Me enrollé la bufanda al cuello y salí a la calle esquivando a esos transeúntes faltos de pericia en el manejo de sus paraguas; unos no cabían en la calzada por lo grandes y desproporcionados y otros porque parecían alas de cuervo.
Era un atardecer frío, lluvioso, una mierda. Venteaba fuerte. Antes de llegar al puente de la 26 estalló una bomba. La onda explosiva mató a un perro, levantó a un taxi, volvió trizas los ventanales del edificio Colombia. Era amargo y triste pero así era: vivíamos en un país de muertos. Las noticias no eran sino de matanzas, masacres, voladuras de puentes, de torres derribadas. Pueblos masacrados, soldados torturados, niños mutilados, paramilitares, injusticias, ríos de sangre, dolores sin fin...
—¡El mundo se está acabando, carajo! -gritaba un señor de pelo blanco blandiendo un paraguas.
La reportera de un noticiero atribuía el atentado a un comando de la guerrilla urbana. Una pelandusca muerta de hambre le refutó delante de la cámara:
—No mienta, parcerita. El país está lleno de inocentes palomas.
Cuando vi llegar a la policía, me escabullí del tumulto y seguí de largo. Entré a la Cinemateca a ver El Cartero llama dos veces. Si bien es cierto que Jessica Lange hacía temblar sus tetas en cada escena de amor, yo ni siquiera me inmutaba; parecía una araña triste meditando en el fondo de una butaca: "—¿Qué va a pensar Usina cuando se entere que perdí el empleo?" —Le había prometido ser el futuro presidente de la empresa, casarnos, viajar por el mundo en globo, dorarnos la barriga en el Mediterráneo y todo eso. ¡Claro! Yo era el que soñaba. Vivía en función de los números, tenía pesadillas con ellos, yo mismo era un número 12021. Ese número me identificaba entre la muchedumbre haciéndome morder el polvo.
Al llegar al apartamento encontré a Usina tirada en la cama, cubierta apenas por su pelo negro sedosito y las medias zapotes que tanto me gustaban. Mientras le acariciaba la barriguita me puse a recordarle alegrías pasadas, mis sueños de grandeza, lo mucho que la amaba... La maldad me pasaba por debajo de las narices sin hacerme daño.
—¿Qué está pasando contigo? —me interrumpió.
—Perdí el empleo.
—¡Alcánzame un tabaco!
—Mi vida es una suma de desgracias y a ti sólo se te ocurre decir: "¡Alcánzame un tabaco!" ¿Hasta cuándo voy a soportar tanta indolencia tuya?

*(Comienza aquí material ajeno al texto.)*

From an optimization exercise on the open Yosys and OpenROAD flow, aimed at small area, a short achievable clock period and few clock cycles per item; shortcuts taken in it are not production practice.
RTL that was checked went through simulation tests only; none was proved equivalent to the original.
Power figures rest on the tool's default switching activity, not on a simulated workload.

## multichannel_to_mono_pcm16_unit
module multichannel_to_mono_pcm16_unit (
    input  wire         i_clk,
    input  wire         i_rst_n,
    input  wire         i_cfg_we,
    input  wire [0:0]   i_cfg_index,
    input  wire [3:0]   i_cfg_data,
    input  wire         i_in_valid,
    output logic        o_in_ready,
    input  wire  [31:0] i_sample_bits,
    input  wire         i_silent,
    input  wire         i_packet_last,
    output logic        o_out_valid,
    input  wire         i_out_ready,
    output logic signed [15:0] o_mono_sample,
    output logic        o_packet_end
);
    logic       r_int;       
    logic       r_bad;       
    logic [2:0] r_nm1;       
    logic       r_ready;
    logic [2:0] r_pos;
    logic       r_fsil;
    logic       r_fpend;
    logic [1:0] r_count;     
    logic       accept;
    logic [2:0] pos_n;
    logic [2:0] nm1_n;
    logic       last;
    logic       commit;
    logic       xfer;
    assign accept = i_rst_n && i_in_valid && r_ready;
    assign last   = (r_pos == r_nm1);
    assign commit = accept && last;
  ...
export LEC_CHECK = 0
export CAP_MARGIN = 20
export CORE_MARGIN = 2
export CORE_UTILIZATION = 60
export CTS_BUF_LIST = sky130_fd_sc_hd__clkbuf_4 sky130_fd_sc_hd__clkbuf_8
export SLEW_MARGIN = 20
create_clock -name core_clock -period 10.0 [get_ports {i_clk}]
standard.sh (not shown) runs the stock make flow with config.mk's settings and CLKGATE_MAP_FILE= SYNTH_SCRIPT=/design/flow/synth_recipe.tcl, a recipe that flattens the netlist after the stock synthesis.
==> flow/flow/run.sh <==
#!/bin/bash
# The standard layout, with the port buffers made of buf_2 cells instead of the default
# delay buffer: every input and output port still gets its own buffer.
set -euo pipefail
bash standard.sh finish "BUFFER_PORTS_ARGS=-buffer_cell sky130_fd_sc_hd__buf_2" > standard_flow.log 2>&1
Testbench counts at the start, summed over its fixed seeds: cycles 14,010, frames 3,072.
Next try:
--- a/flow/design.v
+++ b/flow/design.v
@@ -105,41 +105,27 @@
     logic       commit;
     logic       xfer;
     assign accept = i_rst_n && i_in_valid && r_ready;
     assign last   = (r_pos == r_nm1);
     assign commit = accept && last;
     assign xfer   = i_rst_n && o_out_valid && i_out_ready;
     logic [7:0]  e;
     logic        f_big;
-    logic        f_hi;
-    logic        f_lo;
-    logic [23:0] f_sig;
-    logic [30:0] f_s1;
-    logic [24:0] f_low;
+    logic        f_inr;
+    logic [4:0]  f_sh;
+    logic [30:0] f_shv;
     logic [31:0] f_mag;
     logic [31:0] i_val;
     assign e     = i_sample_bits[30:23];
-    assign f_sig = {1'b1, i_sample_bits[22:0]};
-    assign f_s1  = {7'd0, f_sig} << e[2:0];
-    always_comb begin
-        case (e[4:3])
-            2'd0:    f_low = 25'(f_s1 >> 30);
-            2'd1:    f_low = 25'(f_s1 >> 22);
-            2'd2:    f_low = 25'(f_s1 >> 14);
-            default: f_low = 25'(f_s1 >> 6);
-        endcase
-    end
-    assign f_big = e[7] && ((e[6:3] != 4'd0) || (e[2] && e[1])) &&
-                   !((e == 8'hFF) && (i_sample_bits[22:0] != 23'd0));
-    assign f_hi  = e[7] && (e[6:3] == 4'd0) && !(e[2] && e[1]);
-    assign f_lo  = (e[7:5] == 3'b011) && !((e[4:3] == 2'b00) && (e[2:0] != 3'd7));
-    assign f_mag = f_big ? 32'h8000_0000 :
-                   f_hi  ? {1'b0, f_s1[28:0], 2'b00} :
-                   f_lo  ? {7'd0, f_low} : 32'd0;
+    assign f_big = (e >= 8'd134) && !((e == 8'hFF) && (i_sample_bits[22:0] != 23'd0));
+    assign f_inr = (e >= 8'd103) && (e <= 8'd133);
+    assign f_sh  = 5'd5 - e[4:0];                        
+    assign f_shv = {1'b1, i_sample_bits[22:0], 7'b0} >> f_sh;
+    assign f_mag = f_big ? 32'h8000_0000 : (f_inr ? {1'b0, f_shv} : 32'd0);
     assign i_val = {{7{i_sample_bits[15]}}, i_sample_bits[15:0], 9'b0};
     logic [31:0] v_op;
     logic        v_inv;
     logic        v_ext;
     logic        v_last;
     logic        v_zero;
     logic        v_pend;
     always_ff @(posedge i_clk) begin
Outcome: The new run ran to the end with no violations; via count rose by 4.9%; clock skew hardly moves; final area came out higher by 1.8%; clock power goes down by about 3%; routed wire length grows by 4.7%; flip-flop and latch count stays the same; critical path depth grows by 3; utilization came out higher by 0.74 points; die area is higher by 1.5%.
Only the layout flow was run in the second run of this note; the RTL was not checked for function there.

-- afterwards: timing with drivers on the ports --
The results above use ideal ports. As a check the final layouts listed here were re-extracted and re-timed, cells and wires unchanged.
Step 1 assumes that a clkbuf_16 drives the clock port and a buf_2 every other input.
Step 2, shift: input delay + t, output delay - t, t = (earliest + latest rising clock arrival at the registers) / 2. This alone moves slack from input paths to output paths.
a / b / c = ideal ports / drivers / drivers and shift; a / b = the first two.
run | shift t [ns] | setup WS [ns] | worst setup path after step 2 | worst register clock-pin slew, ns | pins driven straight from the clock port
the first run | 0.489 | 5.339 / 5.339 / 5.154 | input to register | 0.10 / 0.10 | 1
the second run | 0.516 | 5.120 / 5.120 / 4.624 | input to register | 0.10 / 0.10 | 1
After both steps every run listed still meets setup and hold. The setup slack of the second run, which loses most, moves by 0.000 ns with the drivers and by -0.496 ns with both steps.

Seguramente pensó que me había vuelto loco. Jamás le había reclamado nada. Saltó de la cama y se encerró en el baño. Pasó un rato bien largo en el que no se oyó ni un suspiro ni un lamento.

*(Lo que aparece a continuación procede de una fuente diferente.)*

What follows belongs to an exercise in optimizing a design on an open flow for small area; a production flow would make more cautious choices. Function was checked by simulation only, so behaviour that the tests miss may differ from the original. Power figures rest on the tool's default switching activity, not on a simulated workload.

### design.v
module i2c_slave_regfile #(
  parameter logic [6:0]  DEV_ADDR = 7'h5D,
  parameter int unsigned FILT_LEN = 4,
  parameter logic [7:0]  RST_VAL  = 8'h00
) (
  input  logic       iCLK,
  input  logic       iRST,
  input  logic       iSCL,
  input  logic       iSDA,
  output logic       oSDA_OE,
  input  logic [7:0] iHOST_ADDR,
  output logic [7:0] oHOST_DATA,
  output logic       oWR_STB,
  output logic [7:0] oWR_ADDR,
  output logic [7:0] oWR_DATA,
  output logic       oBUSY
);
  typedef enum logic [3:0] {
    S_IDLE, S_ADDR, S_ADDR_ACK, S_IGNORE,
    S_SUB, S_SUB_ACK, S_WDATA, S_WDATA_ACK,
    S_RDATA, S_RDATA_ACK
  } state_e;
  logic [1:0] scl_sync_q, scl_sync_d;
  logic [1:0] sda_sync_q, sda_sync_d;
  logic [3:0] scl_cnt_q, scl_cnt_d;
  logic [3:0] sda_cnt_q, sda_cnt_d;
  logic       scl_f_q, scl_f_d, sda_f_q, sda_f_d;
  logic       scl_p_q, scl_p_d, sda_p_q, sda_p_d;
  state_e     state_q, state_d;
  logic [2:0] bit_cnt_q, bit_cnt_d;
  logic       byte_rdy_q, byte_rdy_d;
  logic [7:0] shift_q, shift_d;
  logic [7:0] ptr_q, ptr_d;
  logic       oe_q, oe_d;
  logic       stb_q, stb_d;
  logic       busy_q, busy_d;
  logic [7:0] wa_q, wa_d, wd_q, wd_d;
  logic [7:0] hd_q, hd_d;
  logic [7:0] mem_q [256];
  logic       mem_we;
  logic       rw_q, rw_d;
  logic       scl_rise, scl_fall, start_c, stop_c;
  logic       rx, done, addr_ok;
  logic [7:0] nxt_ptr;
  localparam logic [3:0] FILT_MAX = FILT_LEN - 1;
  function automatic logic [4:0] filt_step(
    input logic       s,
    input logic       f,
    input logic [3:0] c
  );
    if (s == f)
      filt_step = {f, 4'd0};
    else if (c == FILT_MAX)
      filt_step = {s, 4'd0};
    else
      filt_step = {f, c + 4'd1};
  endfunction
  assign scl_rise = scl_f_q & ~scl_p_q;
  assign scl_fall = ~scl_f_q & scl_p_q;
  assign start_c  = scl_f_q & scl_p_q & sda_p_q & ~sda_f_q;
  assign stop_c   = scl_f_q & scl_p_q & ~sda_p_q & sda_f_q;
  assign rx       = (state_q == S_ADDR) || (state_q == S_SUB) || (state_q == S_WDATA);
  assign done     = scl_fall & byte_rdy_q;
  assign nxt_ptr  = ptr_q + 8'd1;
  assign addr_ok  = (shift_q[7:1] == DEV_ADDR);
  always_comb begin
    scl_sync_d = {scl_sync_q[0], iSCL};
    sda_sync_d = {sda_sync_q[0], iSDA};
    {scl_f_d, scl_cnt_d} = filt_step(scl_sync_q[1], scl_f_q, scl_cnt_q);
    {sda_f_d, sda_cnt_d} = filt_step(sda_sync_q[1], sda_f_q, sda_cnt_q);
    scl_p_d    = scl_f_q;
    sda_p_d    = sda_f_q;
    state_d    = state_q;
    bit_cnt_d  = bit_cnt_q;
    byte_rdy_d = byte_rdy_q;
    shift_d    = shift_q;
    ptr_d      = ptr_q;
    oe_d       = oe_q;
    stb_d      = 1'b0;
    busy_d     = busy_q;
    wa_d       = wa_q;
    wd_d       = wd_q;
    hd_d       = mem_q[iHOST_ADDR];
    mem_we     = 1'b0;
    rw_d       = rw_q;
    if (stop_c) begin
      state_d = S_IDLE;
      oe_d    = 1'b0;
      busy_d  = 1'b0;
    end else if (start_c) begin
      state_d    = S_ADDR;
      oe_d       = 1'b0;
      busy_d     = 1'b1;
      bit_cnt_d  = 3'd0;
      byte_rdy_d = 1'b0;
    end else begin
      if (scl_rise && (rx || state_q == S_RDATA)) begin
        bit_cnt_d = bit_cnt_q + 3'd1;
        if (bit_cnt_q == 3'd7) byte_rdy_d = 1'b1;
        if (rx) shift_d = {shift_q[6:0], sda_f_q};
      end
      unique case (state_q)
        S_ADDR: if (done) begin
          byte_rdy_d = 1'b0;
          if (addr_ok) begin
            oe_d    = 1'b1;
            state_d = S_ADDR_ACK;
            rw_d    = shift_q[0];
          end else begin
            state_d = S_IGNORE;
          end
        end
        S_ADDR_ACK: if (scl_fall) begin
          oe_d    = 1'b0;
          state_d = S_SUB;
          if (rw_q) begin
            state_d = S_RDATA;
            shift_d = mem_q[ptr_q];
            oe_d    = ~mem_q[ptr_q][7];
          end
        end
        S_SUB: if (done) begin
          byte_rdy_d = 1'b0;
          ptr_d      = shift_q;
          oe_d       = 1'b1;
          state_d    = S_SUB_ACK;
        end
        S_SUB_ACK: if (scl_fall) begin
          oe_d    = 1'b0;
          state_d = S_WDATA;
        end
        S_WDATA: if (done) begin
          byte_rdy_d = 1'b0;
          oe_d       = 1'b1;
          mem_we     = 1'b1;
          stb_d      = 1'b1;
          wa_d       = ptr_q;
          wd_d       = shift_q;
          ptr_d      = nxt_ptr;
          state_d    = S_WDATA_ACK;
        end
        S_WDATA_ACK: if (scl_fall) begin
          oe_d    = 1'b0;
          state_d = S_WDATA;
        end
        S_RDATA: if (scl_fall) begin
          if (byte_rdy_q) begin
            byte_rdy_d = 1'b0;
            oe_d       = 1'b0;
            state_d    = S_RDATA_ACK;
          end else begin
            shift_d = {shift_q[6:0], 1'b0};
            oe_d    = ~shift_q[6];
          end
        end
        S_RDATA_ACK: if (scl_rise) begin
          if (sda_f_q) state_d = S_IGNORE;
          else         byte_rdy_d = 1'b1;
        end else if (done) begin
          byte_rdy_d = 1'b0;
          ptr_d      = nxt_ptr;
          shift_d    = mem_q[nxt_ptr];
          oe_d       = ~mem_q[nxt_ptr][7];
          state_d    = S_RDATA;
        end
        default: ;
      endcase
    end
  end
  always_ff @(posedge iCLK) begin
    if (iRST) begin
      scl_sync_q <= 2'b11;
      sda_sync_q <= 2'b11;
      scl_cnt_q  <= 4'd0;
      sda_cnt_q  <= 4'd0;
      scl_f_q    <= 1'b1;
      sda_f_q    <= 1'b1;
      scl_p_q    <= 1'b1;
      sda_p_q    <= 1'b1;
      state_q    <= S_IDLE;
      bit_cnt_q  <= 3'd0;
      byte_rdy_q <= 1'b0;
      shift_q    <= 8'd0;
      ptr_q      <= 8'd0;
      oe_q       <= 1'b0;
      stb_q      <= 1'b0;
      busy_q     <= 1'b0;
      wa_q       <= 8'd0;
      wd_q       <= 8'd0;
      hd_q       <= 8'd0;
      rw_q       <= 1'b0;
      for (int i = 0; i < 256; i++) mem_q[i] <= RST_VAL;
    end else begin
      scl_sync_q <= scl_sync_d;
      sda_sync_q <= sda_sync_d;
      scl_cnt_q  <= scl_cnt_d;
      sda_cnt_q  <= sda_cnt_d;
      scl_f_q    <= scl_f_d;
      sda_f_q    <= sda_f_d;
      scl_p_q    <= scl_p_d;
      sda_p_q    <= sda_p_d;
      state_q    <= state_d;
      bit_cnt_q  <= bit_cnt_d;
      byte_rdy_q <= byte_rdy_d;
      shift_q    <= shift_d;
      ptr_q      <= ptr_d;
      oe_q       <= oe_d;
      stb_q      <= stb_d;
      busy_q     <= busy_d;
      wa_q       <= wa_d;
      wd_q       <= wd_d;
      hd_q       <= hd_d;
      rw_q       <= rw_d;
      if (mem_we) mem_q[ptr_q] <= shift_q;
    end
  end
  assign oSDA_OE    = oe_q;
  assign oHOST_DATA = hd_q;
  assign oWR_STB    = stb_q;
  assign oWR_ADDR   = wa_q;
  assign oWR_DATA   = wd_q;
  assign oBUSY      = busy_q;
endmodule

—¿Estás bien? —le pregunté intrigado.
—Hay un puma en el baño.
—¿Un puma?
Se había escapado de un circo de miserias que debutaba en la vecindad, pero era tan inofensivo con las mujeres que ni las ofendía ni las agredía ni las preñaba. Amaba tanto la belleza que prefería la contemplación al goce pasajero. Los jadeos los dejaba para después.
—Seré tuya por siempre, pero por favor, ¡sálvame!

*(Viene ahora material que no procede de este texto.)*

This is an optimization exercise on Yosys and OpenROAD, whose aim is small area, not a production implementation.
Function was checked by simulation only, so behaviour that the tests miss may differ from the original.
Power is estimated from default activity; no workload was simulated.

==> module lineAlarmCapture, before the edit <==
module lineAlarmCapture
(
  input  logic        Ck_77,
  input  logic        Rs,           
  input  logic        sel_i,        
  input  logic [41:0] los_i,        
  input  logic [41:0] tsfA_i,       
  input  logic [41:0] tsfB_i,       
  input  logic [3:0]  clr_i,        
  output logic [41:0] losSticky_o,
  output logic [41:0] tsfSticky_o
);
localparam CHAN_NUM   = 42;  
localparam GROUP_NUM  = 3;   
localparam GROUP_CHAN = 14;  
localparam CHA_W      = 4;   
localparam DATA_W     = 32;  
localparam ADDR_W     = 4;   
localparam REP_W      = 7;   
localparam STA_W      = 9;   
localparam CTL_W      = 5;   
localparam [DATA_W-1:0] VERSION_VAL = 32'h0000_0102;  
localparam [DATA_W-1:0] DATE_VAL    = 32'h2021_0719;
localparam [ADDR_W-1:0] ADDR_VERSION = 4'd0;   
localparam [ADDR_W-1:0] ADDR_DATE    = 4'd1;   
localparam [ADDR_W-1:0] ADDR_CFG     = 4'd2;   
localparam [ADDR_W-1:0] ADDR_CTRL    = 4'd3;   
localparam [ADDR_W-1:0] ADDR_STA     = 4'd4;   
localparam [ADDR_W-1:0] ADDR_LOS_LO  = 4'd5;   
localparam [ADDR_W-1:0] ADDR_LOS_HI  = 4'd6;   
localparam [ADDR_W-1:0] ADDR_TSF_LO  = 4'd7;
localparam [ADDR_W-1:0] ADDR_TSF_HI  = 4'd8;
localparam [ADDR_W-1:0] ADDR_WFUL_LO = 4'd9;   
localparam [ADDR_W-1:0] ADDR_WFUL_HI = 4'd10;
localparam [ADDR_W-1:0] ADDR_REMP_LO = 4'd11;  
localparam [ADDR_W-1:0] ADDR_REMP_HI = 4'd12;
localparam [ADDR_W-1:0] ADDR_LCK_LO  = 4'd13;  
localparam [ADDR_W-1:0] ADDR_LCK_HI  = 4'd14;
function automatic [CHAN_NUM-1:0] stickyNextR(input [CHAN_NUM-1:0] old,
                                              input [CHAN_NUM-1:0] live, input clrLo,
                                              input clrHi, input rst);
  reg [CHAN_NUM-1:0] keep;
  begin
    keep = {{(CHAN_NUM-DATA_W){~clrHi & ~rst}}, {DATA_W{~clrLo & ~rst}}};
    stickyNextR = (live & {CHAN_NUM{~rst}}) | (old & keep);
  end
endfunction
function automatic [CHAN_NUM-1:0] stickyNextL(input [CHAN_NUM-1:0] old,
                                              input [CHAN_NUM-1:0] live, input clrLo,
                                              input clrHi, input rst);
  reg [CHAN_NUM-1:0] keep;
  begin
    keep = {{(CHAN_NUM-DATA_W){~clrHi & ~rst}}, {DATA_W{~clrLo & ~rst}}};
    stickyNextL = live | (old & keep);
  end
endfunction
  logic selA, selB;
  logic [CHAN_NUM-1:0] tsfKeep;
  assign selA    = ~sel_i & ~Rs;
  assign selB    = sel_i & ~Rs;
  assign tsfKeep = {{(CHAN_NUM-DATA_W){~clr_i[0] & ~Rs}}, {DATA_W{~clr_i[1] & ~Rs}}};
  always_ff @(posedge Ck_77)
  begin
    losSticky_o <= stickyNextR(losSticky_o, los_i, clr_i[3], clr_i[2], Rs);
    tsfSticky_o <= (tsfA_i & {CHAN_NUM{selA}}) | (tsfB_i & {CHAN_NUM{selB}}) | (tsfSticky_o & tsfKeep);
  end
endmodule
clock: 10.0 ns
lec_check: 0
cap_margin: 20
core_margin: 2
core_utilization: 40
slew_margin: 20
standard.sh (not shown) runs the stock make flow with config.mk's settings and CLKGATE_MAP_FILE= SYNTH_SCRIPT=/design/flow/synth_recipe.tcl, a recipe that flattens the netlist after the stock synthesis.
==> flow/flow/run.sh <==
#!/bin/bash
# Standard ORFS layout (the standard.sh) with three changes:
#  - synthesis maps logic with an area-oriented ABC script (flow/abc_area.script) in place of
#    ORFS's delay-oriented one; the registers are mapped before ABC runs, so they are the same
#  - port buffers use the smallest buffer
#  - the clock tree uses clkbuf_8 on larger sink clusters, without dummy balancing loads
set -euo pipefail
cd "$(dirname "$0")/.."
rm -rf scripts_mod
cp -r "$FLOW_HOME/scripts" scripts_mod
cp flow/abc_area.script scripts_mod/abc_speed.script
export SCRIPTS_DIR="$PWD/scripts_mod"
export BUFFER_PORTS_ARGS="-buffer_cell sky130_fd_sc_hd__buf_1"
export CTS_ARGS="-sink_clustering_enable -repair_clock_nets -dont_use_dummy_load -buf_list {sky130_fd_sc_hd__clkbuf_8} -sink_clustering_size 18 -sink_clustering_max_diameter 60"
bash standard.sh > flow_make.log 2>&1
==> flow/flow/abc_area.script <==
&get -n
&st
&dch
&nf -R 1000 -p -C 32 -F 10
&put
The baseline produced a clean layout.
Change:
--- a/flow/design.v
+++ b/flow/design.v
@@ -103,12 +103,14 @@
   logic [CHAN_NUM-1:0] tsfKeep;
   assign selA    = ~sel_i & ~Rs;
   assign selB    = sel_i & ~Rs;
   assign tsfKeep = {{(CHAN_NUM-DATA_W){~clr_i[0] & ~Rs}}, {DATA_W{~clr_i[1] & ~Rs}}};
+  logic [CHAN_NUM-1:0] tsfStickyN;  
+  assign tsfSticky_o = ~tsfStickyN;
   always_ff @(posedge Ck_77)
   begin
     losSticky_o <= stickyNextR(losSticky_o, los_i, clr_i[3], clr_i[2], Rs);
-    tsfSticky_o <= (tsfA_i & {CHAN_NUM{selA}}) | (tsfB_i & {CHAN_NUM{selB}}) | (tsfSticky_o & tsfKeep);
+    tsfStickyN <= ~((tsfA_i & {CHAN_NUM{selA}}) | (tsfB_i & {CHAN_NUM{selB}}) | (~tsfStickyN & tsfKeep));
   end
 endmodule
 `timescale 1ns/1ps
 module channelAlarmCollect
Non-clock buffer count goes down by 6.
Total power stays flat.
Final area is lower by 0.55%.
Synthesized cell count is about the same.
Via count is unchanged.
Die area goes down by 0.35%.
Area after synthesis goes down by 0.36%.
Wire length shrinks by about 1.9%.
Worst hold slack improves by 0.024 ns.
Setup slack degrades by 0.21 ns.

## port drivers added, routing unchanged
The results above use ideal ports. As a check the final layouts listed here were re-extracted and re-timed, cells and wires unchanged. Step 1 sets driving cells, clkbuf_16 on the clock port and buf_2 on the other inputs (assumed; they add their load-dependent delay and slew). Step 2, shift: input delay + t, output delay - t, t = (earliest + latest rising clock arrival at the registers) / 2. This alone moves slack from input paths to output paths. Slacks: no drivers / after step 1 / after step 2; pairs: no drivers / after step 1.
run	t (ns)	setup slack, ns	worst hold slack (ns)
the first run	0.648	6.156 / 6.157 / 5.509	0.393 / 0.393 / 0.393
the second run	0.670	5.942 / 5.964 / 5.294	0.417 / 0.417 / 0.417
After both steps every run listed still meets setup and hold. The setup slack of the second run, which loses most, moves by +0.022 ns with the drivers and by -0.648 ns with both steps.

Usina siempre decía lo mismo pero me hacía sufrir lo indecible, ¿en qué mundo vivía? Se oyó un "ay", yo no sé si de gozo o de agonía; después sólo silencio. Presintiendo una desgracia empujé la puerta y entré. ¡Demasiado tarde! Usina se había fugado con el puma. Me hubiera gustado un desenlace menos patético, pero el amor al fin de cuentas, no es más que una comedia.